Aprovechando
recientes motivaciones necrológicas
incluyo en esta entrada unos fragmentos de “El final de una fiesta”, las
memorias inéditas de Michi Panero –documento inédito pero fundamental de cara a
los estudios literarios de la posteridad- que, en forma de libro “de
conversaciones”, pergeñamos MP y el autor de este blog.
A Juan Luis lo que le
deslumbra especialmente es la riqueza, las grandes familias, el anhelo por
convertirse en un personaje proustiano.
Evidentemente, si hay un
personaje poco proustiano, ese es mi hermano Juan Luis; como mucho podría
llegar a ser el gran Gatsby: esa fascinación que tiene Gatsby de contrabandista
oscuro por las grandes casas. Proustiano, Juan Luis nunca lo ha sido: desde los
chorizos que guardaba debajo de la almohada, cuando vivía en casa de la abuela
hasta hoy, lo suyo ha sido el desgarro, esa especie de rapiña que era su vida,
el afán de amontonar cosas. De pronto encontrabas una barra de chocolate que se
le había deshecho al dormir encima de ella, cosas como de pobre de solemnidad...Luego, de cara a la galería, Juan Luis tenía esas poses de nuevo rico. Durante los rodajes pedía para comer trucha y vino blanco de cosecha especial delante de todos los maquinistas y todos los eléctricos, lo que no es más que una falta de educación y de buen gusto.
Hay en Juan Luis una serie de personajes superpuestos uno encima del otro, que lo mismo pasa de la infancia con los chorizos y los chocolates derretidos a esos delirios de “yo sin mi vino blanco y mi truchita no puedo trabajar”. Pero qué truchita ni qué niño muerto.
De los intentos de suicidio
de Juan Luis, recuerdo cuando me llamó mi madre al apartamento de Hermosilla,
aterrada: “Ven pronto, Juan Luis ha intentado suicidarse”.
Fui corriendo a la calle
Ibiza y me lo encontré tirado en el suelo,
rodeado de manuscritos chamuscados esparcidos por todas partes. Ese gesto de
“Voy a quemar mi obra”, sólo que Juan Luis, esperando su “resurrección”, ni
siquiera había quemado los originales, sino fotocopias de los poemas. Debía de
haberse bebido dos copas y luego se tomó cuatro optalidones; le hicieron un
lavado de estómago en la policlínica y como nuevo.(…)

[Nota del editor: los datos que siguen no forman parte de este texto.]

--- src/rtl/brk_cnt_pkg.sv ---
package brk_cnt_pkg;
  typedef enum logic {
    SRC_INSTR = 1'b0,
    SRC_LDST  = 1'b1
  } src_kind_e;
endpackage

--- src/rtl/brk_evt_select.sv ---
module brk_evt_select
  import brk_cnt_pkg::*;
#(
  parameter int unsigned NUM_IW = 4,
  parameter int unsigned NUM_LW = 2,
  parameter int unsigned SEL_W  = 2
) (
  input  logic [NUM_IW-1:0] iw_evt,
  input  logic [NUM_LW-1:0] lw_evt,
  input  logic              ri_status,
  input  logic              mask_en,
  input  src_kind_e         src,
  input  logic [SEL_W-1:0]  sel,
  output logic              ctx_block,
  output logic              hit
);
  logic raw_hit;

  always_comb begin
    raw_hit = 1'b0;
    if (src == SRC_INSTR) begin
      if (int'(sel) < NUM_IW) raw_hit = iw_evt[sel];
    end else begin
      if (int'(sel) < NUM_LW) raw_hit = lw_evt[sel];
    end
  end

  assign ctx_block = mask_en & ~ri_status;
  assign hit       = raw_hit & ~ctx_block;
endmodule

--- src/rtl/brk_count_unit.sv ---
module brk_count_unit
  import brk_cnt_pkg::*;
#(
  parameter int unsigned CNT_W = 16,
  parameter int unsigned SEL_W = 2
) (
  input  logic             clk,
  input  logic             rst_n,
  input  logic             wr_en,
  input  logic [CNT_W-1:0] wr_value,
  input  src_kind_e        wr_src,
  input  logic [SEL_W-1:0] wr_sel,
  input  logic             hit,
  input  logic             ctx_block,
  output src_kind_e        src,
  output logic [SEL_W-1:0] sel,
  output logic [CNT_W-1:0] count,
  output logic             brk
);
  logic live;
  logic consume;
  logic last_one;

  function automatic logic [CNT_W-1:0] step_count(input logic [CNT_W-1:0] c,
                                                   input src_kind_e s);
    if (s == SRC_INSTR && c == CNT_W'(1)) return c;
    return c - CNT_W'(1);
  endfunction

  function automatic logic runs_out(input logic [CNT_W-1:0] c);
    return c == CNT_W'(1);
  endfunction

  assign live     = (count != '0) && !brk;
  assign consume  = hit && live && !wr_en;
  assign last_one = runs_out(count);

  always_ff @(posedge clk or negedge rst_n) begin
    if (!rst_n) begin
      count <= '0;
      brk   <= 1'b0;
      src   <= SRC_INSTR;
      sel   <= '0;
    end else if (wr_en) begin
      count <= wr_value;
      brk   <= 1'b0;
      src   <= wr_src;
      sel   <= wr_sel;
    end else if (consume) begin
      count <= step_count(count, src);
      if (last_one) brk <= 1'b1;
    end
  end

  AST_LOAD_WINS: assert property (@(posedge clk) disable iff (!rst_n)
    wr_en |=> (count == $past(wr_value)) && !brk);
  AST_STEP_ONE: assert property (@(posedge clk) disable iff (!rst_n)
    (consume && count > CNT_W'(1)) |=> count == CNT_W'($past(count) - CNT_W'(1)));
  AST_INSTR_STAYS_ONE: assert property (@(posedge clk) disable iff (!rst_n)
    (consume && count == CNT_W'(1) && src == SRC_INSTR) |=> (count == CNT_W'(1)) && brk);
  AST_LDST_HITS_ZERO: assert property (@(posedge clk) disable iff (!rst_n)
    (consume && count == CNT_W'(1) && src == SRC_LDST) |=> (count == '0) && brk);
  AST_ZERO_IDLE: assert property (@(posedge clk) disable iff (!rst_n)
    (count == '0 && !brk && !wr_en) |=> (count == '0) && !brk);
  AST_MASK_FREEZE: assert property (@(posedge clk) disable iff (!rst_n)
    (ctx_block && !wr_en) |=> $stable(count) && $stable(brk));
  AST_BRK_HELD: assert property (@(posedge clk) disable iff (!rst_n)
    (brk && !wr_en) |=> brk && $stable(count));
endmodule

--- src/rtl/brk_countdown.sv ---
module brk_countdown
  import brk_cnt_pkg::*;
#(
  parameter int unsigned NUM_CNT = 2,
  parameter int unsigned CNT_W   = 16,
  parameter int unsigned NUM_IW  = 4,
  parameter int unsigned NUM_LW  = 2,
  localparam int unsigned MAX_SRC = (NUM_IW > NUM_LW) ? NUM_IW : NUM_LW,
  localparam int unsigned SEL_W   = (MAX_SRC > 2) ? $clog2(MAX_SRC) : 1
) (
  input  logic                     clk,
  input  logic                     rst_n,
  input  logic [NUM_IW-1:0]        iw_evt,
  input  logic [NUM_LW-1:0]        lw_evt,
  input  logic                     ri_status,
  input  logic                     mask_en,
  input  logic [NUM_CNT-1:0]       wr_en,
  input  logic [CNT_W-1:0]         wr_value,
  input  logic                     wr_src_ls,
  input  logic [SEL_W-1:0]         wr_sel,
  output logic [NUM_CNT-1:0]       brk_req,
  output logic [NUM_CNT*CNT_W-1:0] cnt_value
);
  src_kind_e wr_src;
  assign wr_src = wr_src_ls ? SRC_LDST : SRC_INSTR;

  for (genvar g = 0; g < NUM_CNT; g++) begin : g_cnt
    src_kind_e        src;
    logic [SEL_W-1:0] sel;
    logic             hit;
    logic             ctx_block;
    logic [CNT_W-1:0] count;
    logic             brk;

    brk_evt_select #(
      .NUM_IW(NUM_IW), .NUM_LW(NUM_LW), .SEL_W(SEL_W)
    ) u_sel (
      .iw_evt(iw_evt), .lw_evt(lw_evt), .ri_status(ri_status),
      .mask_en(mask_en), .src(src), .sel(sel),
      .ctx_block(ctx_block), .hit(hit)
    );

    brk_count_unit #(
      .CNT_W(CNT_W), .SEL_W(SEL_W)
    ) u_unit (
      .clk(clk), .rst_n(rst_n), .wr_en(wr_en[g]), .wr_value(wr_value),
      .wr_src(wr_src), .wr_sel(wr_sel), .hit(hit), .ctx_block(ctx_block),
      .src(src), .sel(sel), .count(count), .brk(brk)
    );

    assign brk_req[g]                   = brk;
    assign cnt_value[g*CNT_W +: CNT_W]  = count;
  end
endmodule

Mi madre solía venir al apartamento de Hermosilla, huyendo de las persecuciones de Juan Luis y, sobre todo, de las de Leopoldo, aún más terroríficas.

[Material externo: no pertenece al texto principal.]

===== src/rtl/jtag_scan_dp.sv =====
module jtag_scan_dp
  import jtag_scan_pkg::*;
#(
  parameter int              IR_W       = 4,
  parameter int              USER_W     = 8,
  parameter logic [31:0]     ID_VALUE   = 32'h4A5C3E2B,
  parameter logic [IR_W-1:0] CODE_ID    = 4'b1110,
  parameter logic [IR_W-1:0] CODE_USER  = 4'b1010,
  parameter logic [IR_W-1:0] CAPTURE_IR = 4'b0001
) (
  input  logic            tck,
  input  logic            trstN,
  input  logic            tdiIn,
  input  scanStrobe_t     strobes,
  output logic            tdoOut,
  output logic            tdoEn,
  output logic [IR_W-1:0] curInstr,
  output logic [1:0]      drSel
);

  localparam int              ID_W    = 32;
  localparam int              DR_W    = (ID_W > USER_W) ? ID_W : USER_W;
  localparam int              IDX_W   = $clog2(DR_W);
  localparam logic [ID_W-1:0] ID_WORD = ID_VALUE | 32'd1;

  typedef logic [IDX_W-1:0] drIdx_t;

  logic [IR_W-1:0]   irChain;
  logic [IR_W-1:0]   irActive;
  logic [DR_W-1:0]   drChain;
  logic [DR_W-1:0]   drShifted;
  logic [USER_W-1:0] userReg;
  drSel_e            selCode;
  drIdx_t            topIdx;

  // Instruction decode: unassigned codes fall back to bypass.
  always_comb begin
    if (irActive == CODE_ID)        selCode = SEL_ID;
    else if (irActive == CODE_USER) selCode = SEL_USER;
    else                            selCode = SEL_BYPASS;
  end

  // Index of the chain bit that receives the serial input.
  always_comb begin
    case (selCode)
      SEL_ID:   topIdx = drIdx_t'(ID_W - 1);
      SEL_USER: topIdx = drIdx_t'(USER_W - 1);
      default:  topIdx = '0;
    endcase
  end

  for (genvar b = 0; b < DR_W; b++) begin : g_drBit
    if (b == DR_W - 1) begin : g_msb
      assign drShifted[b] = tdiIn;
    end else begin : g_mid
      assign drShifted[b] = (topIdx == drIdx_t'(b)) ? tdiIn : drChain[b + 1];
    end
  end

  // Instruction scan chain.
  always_ff @(posedge tck) begin
    if (strobes.captureIr)    irChain <= CAPTURE_IR;
    else if (strobes.shiftIr) irChain <= {tdiIn, irChain[IR_W-1:1]};
  end

  // Active instruction: the reset state selects the identification code.
  always_ff @(posedge tck) begin
    if (strobes.inReset)       irActive <= CODE_ID;
    else if (strobes.updateIr) irActive <= irChain;
  end

  // Shared data scan chain.
  always_ff @(posedge tck) begin
    if (strobes.captureDr) begin
      case (selCode)
        SEL_ID:   drChain <= DR_W'(ID_WORD);
        SEL_USER: drChain <= DR_W'(userReg);
        default:  drChain <= '0;
      endcase
    end else if (strobes.shiftDr) begin
      drChain <= drShifted;
    end
  end

  // Only the user register accepts updates.
  always_ff @(posedge tck) begin
    if (strobes.updateDr && selCode == SEL_USER) userReg <= drChain[USER_W-1:0];
  end

  // Serial output on the falling edge, enabled only while shifting.
  always_ff @(negedge tck or negedge trstN) begin
    if (!trstN) begin
      tdoOut <= 1'b0;
      tdoEn  <= 1'b0;
    end else if (strobes.shiftIr) begin
      tdoOut <= irChain[0];
      tdoEn  <= 1'b1;
    end else if (strobes.shiftDr) begin
      tdoOut <= drChain[0];
      tdoEn  <= 1'b1;
    end else begin
      tdoOut <= 1'b0;
      tdoEn  <= 1'b0;
    end
  end

  assign curInstr = irActive;
  assign drSel    = selCode;

  AST_TDO_ONLY_SHIFT: assert property (@(posedge tck) disable iff (!trstN)
    tdoEn |-> (strobes.shiftIr || strobes.shiftDr));

  AST_IR_COMMIT: assert property (@(posedge tck) disable iff (!trstN)
    strobes.updateIr |=> (irActive == $past(irChain)));

  AST_RESET_SELECTS_ID: assert property (@(posedge tck) disable iff (!trstN)
    strobes.inReset |=> (irActive == CODE_ID));

  AST_ID_CAPTURE: assert property (@(posedge tck) disable iff (!trstN)
    (strobes.captureDr && selCode == SEL_ID) |=> (drChain[ID_W-1:0] == ID_WORD));

  AST_USER_HOLD: assert property (@(posedge tck) disable iff (!trstN)
    !(strobes.updateDr && selCode == SEL_USER) |=> $stable(userReg));

endmodule


===== src/rtl/jtag_scan_port.sv =====
module jtag_scan_port
  import jtag_scan_pkg::*;
#(
  parameter int              IR_W       = 4,
  parameter int              USER_W     = 8,
  parameter logic [31:0]     ID_VALUE   = 32'h4A5C3E2B,
  parameter logic [IR_W-1:0] CODE_ID    = 4'b1110,
  parameter logic [IR_W-1:0] CODE_USER  = 4'b1010,
  parameter logic [IR_W-1:0] CAPTURE_IR = 4'b0001
) (
  input  logic            tck,
  input  logic            trstN,
  input  logic            tmsIn,
  input  logic            tdiIn,
  output logic            tdoOut,
  output logic            tdoEn,
  output logic [IR_W-1:0] curInstr,
  output logic [1:0]      drSel
);

  scanStrobe_t strobes;

  jtag_tap_ctrl u_ctrl (
    .tck     (tck),
    .trstN   (trstN),
    .tmsIn   (tmsIn),
    .strobes (strobes)
  );

  jtag_scan_dp #(
    .IR_W       (IR_W),
    .USER_W     (USER_W),
    .ID_VALUE   (ID_VALUE),
    .CODE_ID    (CODE_ID),
    .CODE_USER  (CODE_USER),
    .CAPTURE_IR (CAPTURE_IR)
  ) u_dp (
    .tck      (tck),
    .trstN    (trstN),
    .tdiIn    (tdiIn),
    .strobes  (strobes),
    .tdoOut   (tdoOut),
    .tdoEn    (tdoEn),
    .curInstr (curInstr),
    .drSel    (drSel)
  );

endmodule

A Juan Luis, por ejemplo, en una de sus borracheras se le quema el colchón y no se le ocurre otra cosa que tirarlo por la ventana, ardiendo. En “El desencanto”, en esa escena en la que sale con el sombrero de vaquero hace como que dispara a unas botellas…, cuando el que dispara de verdad, y acierta, es un tío de producción que está detrás. La gente del rodaje me lo contaba y a mí me daba un poco de vergüenza ajena.
En el fondo a Juan Luis le
gustaría ser como Josep Pla, el escritor escéptico, solitario, recluido en el
Ampurdam. Quizá si no fuera tan mitómano podría hacer unas memorias
interesantes, partiendo de su infancia de Londres con Eliot y con Cernuda. Lo
difícil, hasta para él mismo, sería deslindar lo real de lo ficticio. Me
acuerdo de cuando me llevaba a los toros, a la plaza de Las Ventas, él
disfrazado con sombrero y fajín, como una especie de millonario americano y
luego esas cosas que decía: “En este palco me sentaba yo con el viejo Orson”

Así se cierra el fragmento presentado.